File: src/rtl/tmr_event_flags.sv
module tmr_event_flags #(
  parameter int N = 3
) (
  input  logic         clk,
  input  logic         rst_n,
  input  logic [N-1:0] set_i,
  input  logic         clr_wr_i,
  input  logic [N-1:0] clr_mask_i,
  input  logic         en_wr_i,
  input  logic [N-1:0] en_data_i,
  output logic [N-1:0] flags_o,
  output logic [N-1:0] en_o,
  output logic         irq_o
);
  logic [N-1:0] flag_q, en_q;

  generate
    for (genvar i = 0; i < N; i++) begin : g_flag
      always_ff @(posedge clk or negedge rst_n) begin
        if (!rst_n) flag_q[i] <= 1'b0;
        else        flag_q[i] <= set_i[i] || (flag_q[i] && !(clr_wr_i && clr_mask_i[i]));
      end

      p_set_wins_r7: assert property (@(posedge clk) disable iff (!rst_n)
        set_i[i] |=> flag_q[i]);
      p_w1c_r7: assert property (@(posedge clk) disable iff (!rst_n)
        (clr_wr_i && clr_mask_i[i] && !set_i[i]) |=> !flag_q[i]);
      p_zero_keeps_r7: assert property (@(posedge clk) disable iff (!rst_n)
        (clr_wr_i && !clr_mask_i[i] && flag_q[i]) |=> flag_q[i]);
    end
  endgenerate

  always_ff @(posedge clk or negedge rst_n) begin
    if (!rst_n)       en_q <= '0;
    else if (en_wr_i) en_q <= en_data_i;
  end

  assign flags_o = flag_q;
  assign en_o    = en_q;
  assign irq_o   = |(flag_q & en_q);

  p_irq_quiet_r8: assert property (@(posedge clk) disable iff (!rst_n)
    (en_q == '0) |-> !irq_o);
  p_irq_noflag_r8: assert property (@(posedge clk) disable iff (!rst_n)
    (flag_q == '0) |-> !irq_o);
endmodule

File: src/rtl/gp_match_timer.sv
module gp_match_timer
  import tmr_pkg::*;
#(
  parameter int          CNT_W       = 32,
  parameter int          SYNC_STAGES = 2,
  parameter logic [31:0] ID_VALUE    = 32'h0000_0A31
) (
  input  logic        clk,
  input  logic        rst_n,
  input  logic        bus_we,
  input  logic [3:0]  bus_addr,
  input  logic [31:0] bus_wdata,
  output logic [31:0] bus_rdata,
  input  logic        cap_in,
  output logic        irq
);
  logic             run_q, cmp_en_q;
  logic             wr_ctrl, wr_cnt, wr_cmp, wr_stat, wr_en;
  logic [CNT_W-1:0] cnt, cmp, capt;
  logic             match_evt, ovf_evt, capt_evt;
  tmr_evt_t         evt;
  logic [NUM_EVT-1:0] flags, en;
  logic             unused_wdata;

  assign unused_wdata = ^bus_wdata;

  assign wr_ctrl = wr_hit(bus_we, bus_addr, A_CTRL);
  assign wr_cnt  = wr_hit(bus_we, bus_addr, A_COUNT);
  assign wr_cmp  = wr_hit(bus_we, bus_addr, A_MATCH);
  assign wr_stat = wr_hit(bus_we, bus_addr, A_STATUS);
  assign wr_en   = wr_hit(bus_we, bus_addr, A_INTEN);

  always_ff @(posedge clk or negedge rst_n) begin
    if (!rst_n) begin
      run_q    <= 1'b0;
      cmp_en_q <= 1'b0;
    end else if (wr_ctrl) begin
      run_q    <= bus_wdata[CTRL_RUN];
      cmp_en_q <= bus_wdata[CTRL_CMPEN];
    end
  end

  tmr_count_core #(.CNT_W(CNT_W)) u_core (
    .clk         (clk),
    .rst_n       (rst_n),
    .run_i       (run_q),
    .cmp_en_i    (cmp_en_q),
    .wr_cnt_i    (wr_cnt),
    .wr_cmp_i    (wr_cmp),
    .wdata_i     (bus_wdata[CNT_W-1:0]),
    .cnt_o       (cnt),
    .cmp_o       (cmp),
    .match_evt_o (match_evt),
    .ovf_evt_o   (ovf_evt)
  );

  tmr_capture_unit #(.CNT_W(CNT_W), .SYNC_STAGES(SYNC_STAGES)) u_capt (
    .clk    (clk),
    .rst_n  (rst_n),
    .cap_i  (cap_in),
    .cnt_i  (cnt),
    .capt_o (capt),
    .rise_o (capt_evt)
  );

  always_comb begin
    evt       = '0;
    evt.match = match_evt;
    evt.ovf   = ovf_evt;
    evt.capt  = capt_evt;
  end

  tmr_event_flags #(.N(NUM_EVT)) u_flags (
    .clk        (clk),
    .rst_n      (rst_n),
    .set_i      (evt),
    .clr_wr_i   (wr_stat),
    .clr_mask_i (bus_wdata[NUM_EVT-1:0]),
    .en_wr_i    (wr_en),
    .en_data_i  (bus_wdata[NUM_EVT-1:0]),
    .flags_o    (flags),
    .en_o       (en),
    .irq_o      (irq)
  );

  always_comb begin
    bus_rdata = '0;
    case (bus_addr)
      A_IDENT:  bus_rdata = ID_VALUE;
      A_STATUS: bus_rdata = BUS_W'(flags);
      A_INTEN:  bus_rdata = BUS_W'(en);
      A_CTRL: begin
        bus_rdata[CTRL_RUN]   = run_q;
        bus_rdata[CTRL_CMPEN] = cmp_en_q;
      end
      A_COUNT:  bus_rdata = BUS_W'(cnt);
      A_MATCH:  bus_rdata = BUS_W'(cmp);
      A_CAPT:   bus_rdata = BUS_W'(capt);
      default:  bus_rdata = '0;
    endcase
  end

  p_ctrl_hold_r2: assert property (@(posedge clk) disable iff (!rst_n)
    !wr_ctrl |=> ($stable(run_q) && $stable(cmp_en_q)));
  p_nomatch_off_r4: assert property (@(posedge clk) disable iff (!rst_n)
    (!cmp_en_q && !flags[EVT_MATCH]) |=> !(flags[EVT_MATCH] && !$past(match_evt)));
endmodule

File: config.mk
export PLATFORM = sky130hd
export DESIGN_NAME = gp_match_timer
export DESIGN_NICKNAME = d
export VERILOG_FILES = /design/src/rtl/tmr_pkg.sv /design/src/rtl/tmr_count_core.sv /design/src/rtl/tmr_capture_unit.sv /design/src/rtl/tmr_event_flags.sv /design/src/rtl/gp_match_timer.sv
export SDC_FILE = /design/constraint.sdc
export NUM_CORES = 1
export LEC_CHECK = 0
export BUFFER_PORTS_ARGS = -buffer_cell sky130_fd_sc_hd__buf_2
export CAP_MARGIN = 0
export CORE_MARGIN = 2
export CORE_UTILIZATION = 60
export DETAILED_ROUTE_END_ITERATION = 12
export GPL_ROUTABILITY_DRIVEN = 0
export PLACE_DENSITY = 0.82
export SLEW_MARGIN = 0
export SYNTH_ARGS = -nofsm -noshare
export SYNTH_HDL_FRONTEND = slang
export SYNTH_SLANG_ARGS = --single-unit
File: constraint.sdc
create_clock -name clk -period 4.4 [get_ports clk]
set_clock_uncertainty 0.2 [all_clocks]
set_input_delay 0.22 -clock clk [delete_from_list [all_inputs] [get_ports clk]]
set_output_delay 0.22 -clock clk [all_outputs]
set_load 0.01 [all_outputs]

# [Task description]
Give every line of the material again, exactly as it reads.

# [Written response]
File: src/rtl/tmr_event_flags.sv
module tmr_event_flags #(
  parameter int N = 3
) (
  input  logic         clk,
  input  logic         rst_n,
  input  logic [N-1:0] set_i,
  input  logic         clr_wr_i,
  input  logic [N-1:0] clr_mask_i,
  input  logic         en_wr_i,
  input  logic [N-1:0] en_data_i,
  output logic [N-1:0] flags_o,
  output logic [N-1:0] en_o,
  output logic         irq_o
);
  logic [N-1:0] flag_q, en_q;

  generate
    for (genvar i = 0; i < N; i++) begin : g_flag
      always_ff @(posedge clk or negedge rst_n) begin
        if (!rst_n) flag_q[i] <= 1'b0;
        else        flag_q[i] <= set_i[i] || (flag_q[i] && !(clr_wr_i && clr_mask_i[i]));
      end

      p_set_wins_r7: assert property (@(posedge clk) disable iff (!rst_n)
        set_i[i] |=> flag_q[i]);
      p_w1c_r7: assert property (@(posedge clk) disable iff (!rst_n)
        (clr_wr_i && clr_mask_i[i] && !set_i[i]) |=> !flag_q[i]);
      p_zero_keeps_r7: assert property (@(posedge clk) disable iff (!rst_n)
        (clr_wr_i && !clr_mask_i[i] && flag_q[i]) |=> flag_q[i]);
    end
  endgenerate

  always_ff @(posedge clk or negedge rst_n) begin
    if (!rst_n)       en_q <= '0;
    else if (en_wr_i) en_q <= en_data_i;
  end

  assign flags_o = flag_q;
  assign en_o    = en_q;
  assign irq_o   = |(flag_q & en_q);

  p_irq_quiet_r8: assert property (@(posedge clk) disable iff (!rst_n)
    (en_q == '0) |-> !irq_o);
  p_irq_noflag_r8: assert property (@(posedge clk) disable iff (!rst_n)
    (flag_q == '0) |-> !irq_o);
endmodule

File: src/rtl/gp_match_timer.sv
module gp_match_timer
  import tmr_pkg::*;
#(
  parameter int          CNT_W       = 32,
  parameter int          SYNC_STAGES = 2,
  parameter logic [31:0] ID_VALUE    = 32'h0000_0A31
) (
  input  logic        clk,
  input  logic        rst_n,
  input  logic        bus_we,
  input  logic [3:0]  bus_addr,
  input  logic [31:0] bus_wdata,
  output logic [31:0] bus_rdata,
  input  logic        cap_in,
  output logic        irq
);
  logic             run_q, cmp_en_q;
  logic             wr_ctrl, wr_cnt, wr_cmp, wr_stat, wr_en;
  logic [CNT_W-1:0] cnt, cmp, capt;
  logic             match_evt, ovf_evt, capt_evt;
  tmr_evt_t         evt;
  logic [NUM_EVT-1:0] flags, en;
  logic             unused_wdata;

  assign unused_wdata = ^bus_wdata;

  assign wr_ctrl = wr_hit(bus_we, bus_addr, A_CTRL);
  assign wr_cnt  = wr_hit(bus_we, bus_addr, A_COUNT);
  assign wr_cmp  = wr_hit(bus_we, bus_addr, A_MATCH);
  assign wr_stat = wr_hit(bus_we, bus_addr, A_STATUS);
  assign wr_en   = wr_hit(bus_we, bus_addr, A_INTEN);

  always_ff @(posedge clk or negedge rst_n) begin
    if (!rst_n) begin
      run_q    <= 1'b0;
      cmp_en_q <= 1'b0;
    end else if (wr_ctrl) begin
      run_q    <= bus_wdata[CTRL_RUN];
      cmp_en_q <= bus_wdata[CTRL_CMPEN];
    end
  end

  tmr_count_core #(.CNT_W(CNT_W)) u_core (
    .clk         (clk),
    .rst_n       (rst_n),
    .run_i       (run_q),
    .cmp_en_i    (cmp_en_q),
    .wr_cnt_i    (wr_cnt),
    .wr_cmp_i    (wr_cmp),
    .wdata_i     (bus_wdata[CNT_W-1:0]),
    .cnt_o       (cnt),
    .cmp_o       (cmp),
    .match_evt_o (match_evt),
    .ovf_evt_o   (ovf_evt)
  );

  tmr_capture_unit #(.CNT_W(CNT_W), .SYNC_STAGES(SYNC_STAGES)) u_capt (
    .clk    (clk),
    .rst_n  (rst_n),
    .cap_i  (cap_in),
    .cnt_i  (cnt),
    .capt_o (capt),
    .rise_o (capt_evt)
  );

  always_comb begin
    evt       = '0;
    evt.match = match_evt;
    evt.ovf   = ovf_evt;
    evt.capt  = capt_evt;
  end

  tmr_event_flags #(.N(NUM_EVT)) u_flags (
    .clk        (clk),
    .rst_n      (rst_n),
    .set_i      (evt),
    .clr_wr_i   (wr_stat),
    .clr_mask_i (bus_wdata[NUM_EVT-1:0]),
    .en_wr_i    (wr_en),
    .en_data_i  (bus_wdata[NUM_EVT-1:0]),
    .flags_o    (flags),
    .en_o       (en),
    .irq_o      (irq)
  );

  always_comb begin
    bus_rdata = '0;
    case (bus_addr)
      A_IDENT:  bus_rdata = ID_VALUE;
      A_STATUS: bus_rdata = BUS_W'(flags);
      A_INTEN:  bus_rdata = BUS_W'(en);
      A_CTRL: begin
        bus_rdata[CTRL_RUN]   = run_q;
        bus_rdata[CTRL_CMPEN] = cmp_en_q;
      end
      A_COUNT:  bus_rdata = BUS_W'(cnt);
      A_MATCH:  bus_rdata = BUS_W'(cmp);
      A_CAPT:   bus_rdata = BUS_W'(capt);
      default:  bus_rdata = '0;
    endcase
  end

  p_ctrl_hold_r2: assert property (@(posedge clk) disable iff (!rst_n)
    !wr_ctrl |=> ($stable(run_q) && $stable(cmp_en_q)));
  p_nomatch_off_r4: assert property (@(posedge clk) disable iff (!rst_n)
    (!cmp_en_q && !flags[EVT_MATCH]) |=> !(flags[EVT_MATCH] && !$past(match_evt)));
endmodule

File: config.mk
export PLATFORM = sky130hd
export DESIGN_NAME = gp_match_timer
export DESIGN_NICKNAME = d
export VERILOG_FILES = /design/src/rtl/tmr_pkg.sv /design/src/rtl/tmr_count_core.sv /design/src/rtl/tmr_capture_unit.sv /design/src/rtl/tmr_event_flags.sv /design/src/rtl/gp_match_timer.sv
export SDC_FILE = /design/constraint.sdc
export NUM_CORES = 1
export LEC_CHECK = 0
export BUFFER_PORTS_ARGS = -buffer_cell sky130_fd_sc_hd__buf_2
export CAP_MARGIN = 0
export CORE_MARGIN = 2
export CORE_UTILIZATION = 60
export DETAILED_ROUTE_END_ITERATION = 12
export GPL_ROUTABILITY_DRIVEN = 0
export PLACE_DENSITY = 0.82
export SLEW_MARGIN = 0
export SYNTH_ARGS = -nofsm -noshare
export SYNTH_HDL_FRONTEND = slang
export SYNTH_SLANG_ARGS = --single-unit
File: constraint.sdc
create_clock -name clk -period 4.4 [get_ports clk]
set_clock_uncertainty 0.2 [all_clocks]
set_input_delay 0.22 -clock clk [delete_from_list [all_inputs] [get_ports clk]]
set_output_delay 0.22 -clock clk [all_outputs]
set_load 0.01 [all_outputs]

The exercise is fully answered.